## src/rtl/hazard_forward_ctrl.sv

```systemverilog
// Hazard/forwarding controller for a 5-stage MIPS pipeline: shadows E/M/W destinations and Tnew,
// drives forwarding mux selects and D/E stall/flush. Define HAZ_STATS_EN to add the stall_cnt output.
module hazard_forward_ctrl #(
  parameter int REG_AW = 5,
  parameter int TW     = 2
) (
  input  logic              clk,
  input  logic              reset,
  input  logic              d_valid,
  input  logic [REG_AW-1:0] d_rs,
  input  logic [REG_AW-1:0] d_rt,
  input  logic [TW-1:0]     d_tuse_rs,
  input  logic [TW-1:0]     d_tuse_rt,
  input  logic [REG_AW-1:0] d_wa,
  input  logic [TW-1:0]     d_tnew,
  input  logic              md_busy,
  input  logic              d_is_md,
  output logic              stall,
  output logic              e_flush,
  output logic [2:0]        fwd_d_rs,
  output logic [2:0]        fwd_d_rt,
  output logic [2:0]        fwd_e_rs,
  output logic [2:0]        fwd_e_rt,
  output logic [2:0]        fwd_m_rt
`ifdef HAZ_STATS_EN
  ,
  output logic [31:0]       stall_cnt
`endif
);

  localparam logic [2:0] SEL_OWN = 3'b001;
  localparam logic [2:0] SEL_M   = 3'b010;
  localparam logic [2:0] SEL_W   = 3'b011;
  localparam logic [2:0] SEL_E   = 3'b100;

  logic [REG_AW-1:0] e_wa_r, e_rs_r, e_rt_r;
  logic [TW-1:0]     e_tnew_r;
  logic [REG_AW-1:0] m_wa_r, m_rs_r, m_rt_r;
  logic [TW-1:0]     m_tnew_r;
  logic [REG_AW-1:0] w_wa_r;
  logic [TW-1:0]     w_tnew_r;

  logic              stall_s;
  logic              hz_rs_s;
  logic              hz_rt_s;

  // $zero never matches, so it is never forwarded and never stalls.
  function automatic logic reg_hit(input logic [REG_AW-1:0] r, input logic [REG_AW-1:0] wa);
    return (r != {REG_AW{1'b0}}) && (wa == r);
  endfunction

  function automatic logic [TW-1:0] dec_sat(input logic [TW-1:0] t);
    logic [TW-1:0] res;
    if (t == {TW{1'b0}}) begin
      res = {TW{1'b0}};
    end else begin
      res = t - {{(TW-1){1'b0}}, 1'b1};
    end
    return res;
  endfunction

  // A younger match whose result is not ready hides older matches; the stall covers it.
  function automatic logic [2:0] d_select(
    input logic [REG_AW-1:0] r,
    input logic [REG_AW-1:0] ewa, input logic [TW-1:0] etn,
    input logic [REG_AW-1:0] mwa, input logic [TW-1:0] mtn,
    input logic [REG_AW-1:0] wwa
  );
    logic [2:0] sel;
    if (reg_hit(r, ewa)) begin
      sel = (etn == {TW{1'b0}}) ? SEL_E : SEL_OWN;
    end else if (reg_hit(r, mwa)) begin
      sel = (mtn == {TW{1'b0}}) ? SEL_M : SEL_OWN;
    end else if (reg_hit(r, wwa)) begin
      sel = SEL_W;
    end else begin
      sel = SEL_OWN;
    end
    return sel;
  endfunction

  function automatic logic [2:0] e_select(
    input logic [REG_AW-1:0] r,
    input logic [REG_AW-1:0] mwa, input logic [TW-1:0] mtn,
    input logic [REG_AW-1:0] wwa
  );
    logic [2:0] sel;
    if (reg_hit(r, mwa)) begin
      sel = (mtn == {TW{1'b0}}) ? SEL_M : SEL_OWN;
    end else if (reg_hit(r, wwa)) begin
      sel = SEL_W;
    end else begin
      sel = SEL_OWN;
    end
    return sel;
  endfunction

  function automatic logic src_hazard(
    input logic [REG_AW-1:0] r, input logic [TW-1:0] tuse,
    input logic [REG_AW-1:0] ewa, input logic [TW-1:0] etn,
    input logic [REG_AW-1:0] mwa, input logic [TW-1:0] mtn,
    input logic [REG_AW-1:0] wwa, input logic [TW-1:0] wtn
  );
    logic hz;
    if (reg_hit(r, ewa)) begin
      hz = (etn > tuse);
    end else if (reg_hit(r, mwa)) begin
      hz = (mtn > tuse);
    end else if (reg_hit(r, wwa)) begin
      hz = (wtn > tuse);
    end else begin
      hz = 1'b0;
    end
    return hz;
  endfunction

  // Hazard detection and forwarding selects, all zero-latency from shadow state and D inputs.
  always_comb begin
    hz_rs_s  = src_hazard(d_rs, d_tuse_rs, e_wa_r, e_tnew_r, m_wa_r, m_tnew_r, w_wa_r, w_tnew_r);
    hz_rt_s  = src_hazard(d_rt, d_tuse_rt, e_wa_r, e_tnew_r, m_wa_r, m_tnew_r, w_wa_r, w_tnew_r);
    stall_s  = d_valid & (hz_rs_s | hz_rt_s | (d_is_md & md_busy));
    stall    = stall_s;
    e_flush  = stall_s;
    fwd_d_rs = d_select(d_rs, e_wa_r, e_tnew_r, m_wa_r, m_tnew_r, w_wa_r);
    fwd_d_rt = d_select(d_rt, e_wa_r, e_tnew_r, m_wa_r, m_tnew_r, w_wa_r);
    fwd_e_rs = e_select(e_rs_r, m_wa_r, m_tnew_r, w_wa_r);
    fwd_e_rt = e_select(e_rt_r, m_wa_r, m_tnew_r, w_wa_r);
    if (reg_hit(m_rt_r, w_wa_r)) begin
      fwd_m_rt = SEL_W;
    end else begin
      fwd_m_rt = SEL_OWN;
    end
  end

  // Shadow pipeline: E takes D or a bubble; M and W always advance with saturating Tnew.
  always_ff @(posedge clk) begin
    if (reset) begin
      e_wa_r   <= {REG_AW{1'b0}};
      e_rs_r   <= {REG_AW{1'b0}};
      e_rt_r   <= {REG_AW{1'b0}};
      e_tnew_r <= {TW{1'b0}};
      m_wa_r   <= {REG_AW{1'b0}};
      m_rs_r   <= {REG_AW{1'b0}};
      m_rt_r   <= {REG_AW{1'b0}};
      m_tnew_r <= {TW{1'b0}};
      w_wa_r   <= {REG_AW{1'b0}};
      w_tnew_r <= {TW{1'b0}};
    end else begin
      if (stall_s || !d_valid) begin
        e_wa_r   <= {REG_AW{1'b0}};
        e_rs_r   <= {REG_AW{1'b0}};
        e_rt_r   <= {REG_AW{1'b0}};
        e_tnew_r <= {TW{1'b0}};
      end else begin
        e_wa_r   <= d_wa;
        e_rs_r   <= d_rs;
        e_rt_r   <= d_rt;
        e_tnew_r <= d_tnew;
      end
      m_wa_r   <= e_wa_r;
      m_rs_r   <= e_rs_r;
      m_rt_r   <= e_rt_r;
      m_tnew_r <= dec_sat(e_tnew_r);
      w_wa_r   <= m_wa_r;
      w_tnew_r <= dec_sat(m_tnew_r);
    end
  end

`ifdef HAZ_STATS_EN
  // Free-running stall-cycle counter; wraps naturally.
  always_ff @(posedge clk) begin
    if (reset) begin
      stall_cnt <= 32'd0;
    end else if (stall_s) begin
      stall_cnt <= stall_cnt + 32'd1;
    end else begin
      stall_cnt <= stall_cnt;
    end
  end
`endif

endmodule

```

## config.mk

```make
export PLATFORM = sky130hd
export DESIGN_NAME = hazard_forward_ctrl
export DESIGN_NICKNAME = d
export VERILOG_FILES = /design/src/rtl/hazard_forward_ctrl.sv
export SDC_FILE = /design/constraint.sdc
export NUM_CORES = 1
export LEC_CHECK = 0
export ABC_CLOCK_PERIOD_IN_PS = 4700
export CORE_ASPECT_RATIO = 0.9
export CORE_UTILIZATION = 50
export DETAILED_ROUTE_END_ITERATION = 10
export PLACE_DENSITY = 0.77
export SLEW_MARGIN = 20
export SYNTH_ARGS = -nofsm -noshare
export SYNTH_HDL_FRONTEND = slang
export SYNTH_SLANG_ARGS = --single-unit
```

## constraint.sdc

```tcl
create_clock -name clk -period 4.7 [get_ports clk]
set_input_delay 1.175 -clock clk [delete_from_list [all_inputs] [get_ports clk]]
set_output_delay 1.175 -clock clk [all_outputs]
set_load 0.005 [all_outputs]
```

==> results.md, run 1 <==
- Outcome: completed
- Synthesized netlist cell count: 281
- Fin. Hold Viols: 0
- Hold Path Class: reg -> reg
- Core area: 0.00443 mm^2
- Worst vdd rail ir drop: 281 uV
- Largest net degree at the start of global routing: 21
- Iter 0 DRT Violations: 125
- Leakage Power: 1.20 nW
- Cts bufs inserted: 5
- Worst R2R Path Depth: 7
- Comb power frac: 0.175
- Switching pwr: 0.000202 W
- Placed cell count: 368
- Final setup TNS: 0 ps
- RR Endpoint: e_rs_r[0]$_SDFF_PP0_
- Routability Congestion: 0.818
- Clock tree buffer depth: 2
- Reg-to-Reg Start: w_wa_r[2]$_SDFF_PP0_
- Critical path type: in -> out
- Total GRT Usage: 0.257
- Tightest Pin Transition: 767 ps
- Post-synth EDFFs: 0
- Finished Layout Cells: 376
- Routed WL: 5.54 mm
- CTS root buf: clkbuf_8
- Post-DP HPWL: 4.09 mm
- Htree depth: 2
- Synth area leader: dfxtp_1
- Die W: 73.6 um
- WP data required: 3520 ps
- Switch share: 0.234
- Row cnt: 23
- Global route overflow: 0
- Flop-to-flop setup slack: 2490 ps
- I/O pins: 43
- Max-slew headroom: 0.487
- Pwr Total: 0.000862 W
- Asr flop ratio synth: 0
- # diodes: 0
- Setup crit end: stall
- Yosys top cell area share: 0.313
- Die area: 0.00489 mm^2
- Max Cap Violations: 0
- Clk pin slew, worst setup/hold paths: 70 ps
- Ranking of synthesized cells by area: dfxtp_1 (31%), xnor2_1 (13%), ha_1 (7.6%), xor2_1 (7.6%), nor2_1 (4.9%)
- First-pass GRT wire length: 9.34 mm
- Most common cell after layout, fill and taps aside: dfxtp_1
- Reg power frac: 0.380
- WP data arrival: 3290 ps
- Tcrit/Tclk final: 0.950
- Vias in the first global route: 1954
- Most frequent cells in the layout: dfxtp_1 (36), xnor2_1 (34), clkdlybuf4s50_1 (34)
- Final min period: 4460 ps
- Post-synth cell types: 34
- DRT Pass-1 Iters: 4
- Yosys reg bits: 36
- Crit. End Element: primary output
- Post-route ant nets: 0
- Share of cells above drive strength 1: 0.0828
- Clock power share: 0.445
- RSZ-0062 raised after global routing: no
- Internal power: 0.000661 W
- Wire length per cell: 14.7 um
- Sequential-to-total area share from yosys stat: 0.313
- Port bufs: 38
- Residual DRC count: 0
- Nets: 353
- Synth Area per Inst: 8.20 um^2
- Post-CTS Setup Repair Bufs: 0
- CTS sink cnt: 36
- Mapped Area: 0.00230 mm^2
- Syn-to-layout area delta: 24.3%
- Worst skew pair latency: 290 ps
- F_max: 0.224 GHz
- Initial antenna violation count: 0
- CTS tree: done
- Power Density: 301 mW/mm^2
- Initial Util: 0.520
- Top FF cell, synth: dfxtp_1
- DR vias: 1952
- Final setup vio count: 0
- Die height: 66.4 um
- CP Max Fanout: 3
- Hold Path Depth: 1
- CP startpoint kind: input port
- Yosys warnings: 0
- Routed vias/inst: 5.19
- Worst setup path start: d_rs[0]
- Max Slew Vio Count: 0
- Clock Skew: 7.98 ps
critical path: stages:
cell	delay, ps
clkdlybuf4s50_1	460
buf_4	170
nor3_1	250
and2_1	230
a211oi_1	80
a32oi_1	320
and3_1	220
a31oi_1	90
dlygate4sd2_1	290
cell usage after synthesis (all sizes together), types with 2 or more instances:
| library cell | n |
|---|---|
| nor2b | 16 |
| a21oi | 9 |
| nor3 | 16 |
| conb | 2 |
| inv | 14 |
| clkbuf | 16 |
| a32oi | 2 |
| nand4 | 8 |
| xor2 | 20 |
| nand3 | 21 |
| a31oi | 2 |
| ha | 14 |
| o41ai | 2 |
| dfxtp | 36 |
| and3 | 2 |
| a211oi | 2 |
| nor2 | 30 |
| xnor2 | 34 |
| o21ai | 4 |
| nand2 | 11 |
| buf | 13 |
area by class of cell:
cell class / count / area (um^2)
tap: 62 / 77.6
timing repair buffer: 52 / 480
inverter: 14 / 52.6
multi-input combinational: 204 / 1370
fill: 398 / 1570
sequential: 36 / 721
clock buffer: 5 / 68.8
clock inverter: 3 / 90.1
logic make-up after synthesis:
group | share of synthesized area
and+or+nand+nor | 0.245
xor gates and xnor gates | 0.205
buffers and inverters | 0.0945
DFF | 0.313
AOI/OAI and AO/OA | 0.0635
adders and majority gates | 0.0760
other | 0.00326
how the worst min path moves through the flow:
stage,to,slack [ps],from
floorplan,m_tnew_r[0]$_SDFF_PP0_,400,e_tnew_r[0]$_SDFF_PP0_
global placement,m_tnew_r[0]$_SDFF_PP0_,410,e_tnew_r[0]$_SDFF_PP0_
detailed placement,m_tnew_r[0]$_SDFF_PP0_,420,e_tnew_r[0]$_SDFF_PP0_
CTS,m_tnew_r[0]$_SDFF_PP0_,430,e_tnew_r[0]$_SDFF_PP0_
global route,w_tnew_r[0]$_SDFF_PP0_,470,m_tnew_r[0]$_SDFF_PP0_
finish,m_tnew_r[0]$_SDFF_PP0_,430,e_tnew_r[0]$_SDFF_PP0_
registers in the layout, indices dropped and copies added, names as in the netlist:
name,flops
e_rs_r,5
e_rt_r,5
e_tnew_r,2
e_wa_r,5
m_rt_r,5
m_tnew_r,2
m_wa_r,5
w_tnew_r,2
w_wa_r,5
routing by layer:
metal | track usage | vias up | part of all wire
met3 | 0.0412 | 7 | 0.054
met5 | 0 | - | 0
met4 | 0.0721 | 0 | 0.0089
met2 | 0.429 | 57 | 0.47
met1 | 0.341 | 911 | 0.47
li1 | - | 977 | -
power groups by stage:
| stage | Sequential (W) | Clock, W | Combinational [W] |
|---|---|---|---|
| after global routing | 0.000329 | 0.000397 | 0.000168 |
| after global placement | 0.000334 | 0 | 0.000146 |
| after floorplan | 0.000328 | 0 | 0.0000975 |
| final | 0.000327 | 0.000384 | 0.000151 |
| after CTS | 0.000327 | 0.000389 | 0.000151 |
| after detailed placement | 0.000335 | 0 | 0.000150 |
stage by stage:
step / hold WS (ps) / worst slack (ps) / util / area (um^2)
2_1_floorplan: 397 / 768 / - / 2310
3_3_place_gp: 405 / -95.5 / 0.612 / 2710
3_5_place_dp: 420 / -141 / 0.612 / 2710
6_report: 428 / 236 / 0.646 / 2860
5_1_grt: 468 / 93.2 / 0.646 / 2860
4_1_cts: 432 / 252 / 0.646 / 2860
repair_timing:
item                                    4_1_cts  5_1_grt
resized for setup                             4        0
hold buffers                                  0        0
endpoints found under the setup margin        2        0
(Power assumes the default switching activity.)
==> run 2: changes to the inputs <==
--- a/config.mk
+++ b/config.mk
@@ -6,7 +6,9 @@
 export NUM_CORES = 1
 export LEC_CHECK = 0
 export ABC_CLOCK_PERIOD_IN_PS = 4700
-export CORE_ASPECT_RATIO = 0.9
+export CAP_MARGIN = 20
+export CORE_ASPECT_RATIO = 2
+export CORE_MARGIN = 1
 export CORE_UTILIZATION = 50
 export DETAILED_ROUTE_END_ITERATION = 10
 export PLACE_DENSITY = 0.77
==> run 2 against run 1 <==
Critical path depth is 1 lower; wire length is 1.9% lower; largest cell class unchanged; clock power is 42% lower; worst setup slack better by 30 ps; count of clock-buffer cells in the layout is 2 higher; highest routed layer unchanged; flip-flop and latch count stayed put; critical endpoint unchanged; cell count is 0.80% lower.
==> results.md, run 2 (synthesis gave the netlist of run 1 again) <==
- Initial antenna violation count: 0
- Htree depth: 2
- Post-CTS Setup Repair Bufs: 0
- RSZ-0062 raised after global routing: no
- Pwr Total: 0.000705 W
- Max Slew Vio Count: 0
- I/O pins: 43
- Die area: 0.00490 mm^2
- Core area: 0.00438 mm^2
- Gr busiest metal: met2
- CTS sink cnt: 36
- F_max: 0.226 GHz
- WP data arrival: 3260 ps
- CTS root buf: clkbuf_8
- Final setup vio count: 0
- Global route overflow: 0
- Worst setup path start: d_rs[0]
- Wire length per cell: 14.6 um
- Routability Congestion: 0.886
- Met1 usage: 0.245
- Die height: 98.0 um
- Hold Path Class: reg -> reg
- Clock Skew: 2.33 ps
- Cts bufs inserted: 5
- Reg-to-Reg Start: w_wa_r[2]$_SDFF_PP0_
- Largest stage delay on the critical path: 530 ps
- Met2 GRT Util: 0.463
- Die W: 50.0 um
- Outcome: completed
- Total GRT Usage: 0.246
- CTS tree: done
- Worst skew pair latency: 280 ps
- Syn-to-layout area delta: 22.7%
- Final core occ: 0.645
- Vias in the first global route: 1978
- Tcrit/Tclk final: 0.943
- Post-DP HPWL: 4.20 mm
- Most common cell after layout, fill and taps aside: dfxtp_1
- Largest net degree at the start of global routing: 21
- Routed vias/inst: 5.32
- Setup slack after layout: 266 ps
- HP Start: m_tnew_r[0]$_SDFF_PP0_
- Tightest Pin Transition: 509 ps
- Most frequent cells in the layout: dfxtp_1 (36), clkdlybuf4s50_1 (35), xnor2_1 (34)
- Share of cells above drive strength 1: 0.0940
- First-pass GRT wire length: 8.96 mm
- Pre-CTS setup slack: -73.2 ps
- Crit. End Element: primary output
- Worst vdd rail ir drop: 239 uV
- Crit-path slowest cell: or4_4
- Max-slew headroom: 0.660
- Initial Util: 0.526
- CP Max Fanout: 3
- DRT Pass-1 Iters: 4
- WP data required: 3520 ps
- Post-route ant nets: 0
- # diodes: 0
- Residual DRC count: 0
- CP startpoint kind: input port
- Routed WL: 5.43 mm
- Row cnt: 34
- Iter 0 DRT Violations: 47
- Leakage Power: 1.18 nW
- Fin. Hold Viols: 0
- Power Density: 249 mW/mm^2
- Nets: 358
- Clk pin slew, worst setup/hold paths: 70 ps
- Critical path type: in -> out
- Final min period: 4430 ps
- Clock tree buffer depth: 2
- Max Cap Violations: 0
- Met3 global-route usage: 0.0358
- CP cell instances: clkdlybuf4s50_1, buf_4, xnor2_1, and4_4, or4_4, and3_1, a31oi_1, dlygate4sd2_1
- DR vias: 1983
- Port bufs: 38
[run 2: cell type report]
type                       count  area [um^2]
inverter                      14         52.6
multi-input combinational    204         1370
clock buffer                   7         86.3
clock inverter                 1         7.51
timing repair buffer          57          519
sequential                    36          721
fill                         400         1550
tap                           54         67.6
[run 2: worst paths after layout]
kind / to / slack, ps / cells past startpoint
max: stall / 270 / 8
min: w_tnew_r[0]$_SDFF_PP0_ / 420 / 1
max reg2reg: e_rs_r[0]$_SDFF_PP0_ / 2590 / 7
min reg2reg: w_tnew_r[0]$_SDFF_PP0_ / 420 / 1
[run 2: what timing repair did]
item | in CTS | in global routing
hold buffers | 0 | 0
resized for setup | 3 | 0
endpoints found under the setup margin | 2 | 0
[run 2: report_power, final]
| part | leakage [nW] | switching (W) | internal, W | total, W |
|---|---|---|---|---|
| registers | 0.293 | 0.0000121 | 0.000315 | 0.000327 |
| clock network | 0.0445 | 0.000105 | 0.000119 | 0.000224 |
| logic | 0.847 | 0.0000698 | 0.0000830 | 0.000153 |
[run 2: metal layers]
metal,vias to the layer above,wire (um)
li1,997,-
met1,915,2010
met2,53,3020
met3,18,185
met4,0,203
met5,-,0
[run 2: through the flow]
| stage | instances | area [um^2] | hold slack [ps] | TNS (ps) |
|---|---|---|---|---|
| global placement | 364 | 2730 | 408 | -113 |
| CTS | 372 | 2820 | 427 | 0 |
| global route | 373 | 2830 | 445 | 0 |
| floorplan | 283 | 2310 | 397 | 0 |
| finish | 373 | 2830 | 422 | 0 |
| detailed placement | 364 | 2730 | 417 | -145 |
[run 2: critical path, delay by kind of cell]
family	cells	cell delay [ps]
and+or+nand+nor	3	880
xor gates and xnor gates	1	140
buffers and inverters	3	900
AOI/OAI and AO/OA	1	170
==> run 3: changes to the inputs <==
--- a/config.mk
+++ b/config.mk
@@ -12,7 +12,7 @@
 export CORE_UTILIZATION = 50
 export DETAILED_ROUTE_END_ITERATION = 10
 export PLACE_DENSITY = 0.77
-export SLEW_MARGIN = 20
+export SLEW_MARGIN = 40
 export SYNTH_ARGS = -nofsm -noshare
 export SYNTH_HDL_FRONTEND = slang
 export SYNTH_SLANG_ARGS = --single-unit
==> run 3 against run 2 <==
Hold slack about the same; register-to-register slack got worse by 30 ps; combinational power about the same; wire length increased by 0.20%; cell count decreased by 0.27%; critical endpoint unchanged.
==> results.md, run 3 (synthesis gave the netlist of run 1 again) <==
- Post-DP HPWL: 4.20 mm
- Final setup vio count: 0
- Pwr Total: 0.000707 W
- Power Density: 250 mW/mm^2
- Max Slew Vio Count: 0
- Nets: 357
- Final Cell Area: 0.00282 mm^2
- WP data arrival: 3270 ps
- Core area: 0.00438 mm^2
- I/O pins: 43
- Wire length per cell: 14.6 um
- Syn-to-layout area delta: 22.5%
- DR vias: 1992
- Initial Util: 0.526
- Post-route ant nets: 0
- Multi-input gate area: 0.00138 mm^2
- CP Max Fanout: 3
- Row cnt: 34
- Cts bufs inserted: 5
- M1 wire length: 2.00 mm
- Flop-to-flop setup slack: 2560 ps
- Tcrit/Tclk final: 0.946
- Tightest Pin Transition: 686 ps
- Initial antenna violation count: 0
- Residual DRC count: 0
- Met2 WL: 3.05 mm
- CTS tree: done
- CP startpoint kind: input port
- WL met3: 160 um
- Clock tree buffer depth: 2
- Max-slew headroom: 0.542
- Hold Path Sink: w_tnew_r[0]$_SDFF_PP0_
- Die W: 50.0 um
- Final min period: 4450 ps
- Worst R2R Path Depth: 7
- Routability Congestion: 0.886
- Placed Area: 0.00273 mm^2
- Most common cell after layout, fill and taps aside: dfxtp_1
- Hold Path Depth: 1
- Outcome: completed
- Largest net degree at the start of global routing: 21
- Clock Skew: 3.85 ps
- Leakage Power: 1.18 nW
- Crit. End Element: primary output
- CTS root buf: clkbuf_8
- FF/Latch Area: 721 um^2
- Vias in the first global route: 1969
- Total GRT Usage: 0.244
- Top sig layer: met4
- Routed WL: 5.44 mm
- Fin. Hold Viols: 0
- Critical path type: in -> out
- CTS sink cnt: 36
- Die height: 98.0 um
- Worst skew pair latency: 290 ps
- First-pass GRT wire length: 8.85 mm
- HP Start: m_tnew_r[0]$_SDFF_PP0_
- Post-CTS Setup Repair Bufs: 0
- F_max: 0.225 GHz
- Clk pin slew, worst setup/hold paths: 70 ps
- Iter 0 DRT Violations: 50
- Hold Path Class: reg -> reg
- Hold_buf cts: 0
- Final setup TNS: 0 ps
- Worst vdd rail ir drop: 243 uV
- DRT Pass-1 Iters: 4
- Share of cells above drive strength 1: 0.0943
- Routed vias/inst: 5.35
- Most frequent cells in the layout: dfxtp_1 (36), clkdlybuf4s50_1 (35), xnor2_1 (34)
- Global route overflow: 0
- # diodes: 0
- Filler instances: 403
- Reg-to-Reg Start: w_wa_r[2]$_SDFF_PP0_
- Die area: 0.00490 mm^2
- Port bufs: 38
- RR Endpoint: e_rs_r[0]$_SDFF_PP0_
- Htree depth: 2
- RSZ-0062 raised after global routing: no
- WP data required: 3520 ps
- Max Cap Violations: 0
-- run 3: cell type report --
type	instances	share of cell area
clock inverter	1	0.00266
multi-input combinational	204	0.488
tap	54	0.0239
inverter	14	0.0186
clock buffer	7	0.0306
timing repair buffer	56	0.181
sequential	36	0.255
-- run 3: through the flow --
stage | instances | utilization | hold WS, ps | setup slack, ps
after floorplan | 283 | - | 397 | 768
after CTS | 372 | 0.644 | 427 | 275
final | 372 | 0.644 | 422 | 254
after detailed placement | 364 | 0.624 | 417 | -79.8
after global placement | 364 | 0.623 | 408 | -57.0
after global routing | 372 | 0.644 | 445 | 120
-- run 3: worst max path at each step --
stage / startpoint / endpoint / slack, ps
after floorplan: d_rs[0] / stall / 770
after CTS: d_rs[0] / stall / 280
after global routing: d_rs[4] / fwd_d_rs[0] / 120
final: d_rs[0] / stall / 250
after detailed placement: d_rs[2] / stall / -80
after global placement: d_rs[2] / e_flush / -60
-- run 3: power breakdown --
| group | leakage, nW | switching [W] | internal [W] |
|---|---|---|---|
| clock | 0.0445 | 0.000107 | 0.000119 |
| sequential | 0.293 | 0.0000123 | 0.000315 |
| combinational | 0.842 | 0.0000704 | 0.0000825 |
-- run 3: critical path, cell delays in order --
cell	delay (ps)
clkdlybuf4s50_1	460
buf_4	180
xnor2_1	140
and4_4	190
or4_4	530
and3_1	160
a31oi_1	180
dlygate4sd2_1	260
-- run 3: what timing repair did --
item / 4_1_cts / 5_1_grt
hold endpoints to repair: 0 / 0
gates resized for setup: 3 / 0
setup endpoints to repair: 2 / 0
-- run 3: layer usage --
layer	up-vias	global-route usage
met5	-	0
met4	0	0.134
met3	20	0.0374
met2	53	0.457
met1	925	0.242
li1	994	-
____________
Note how many lines in the material contain the string "matches", and give that number alone.

Response to this task: 2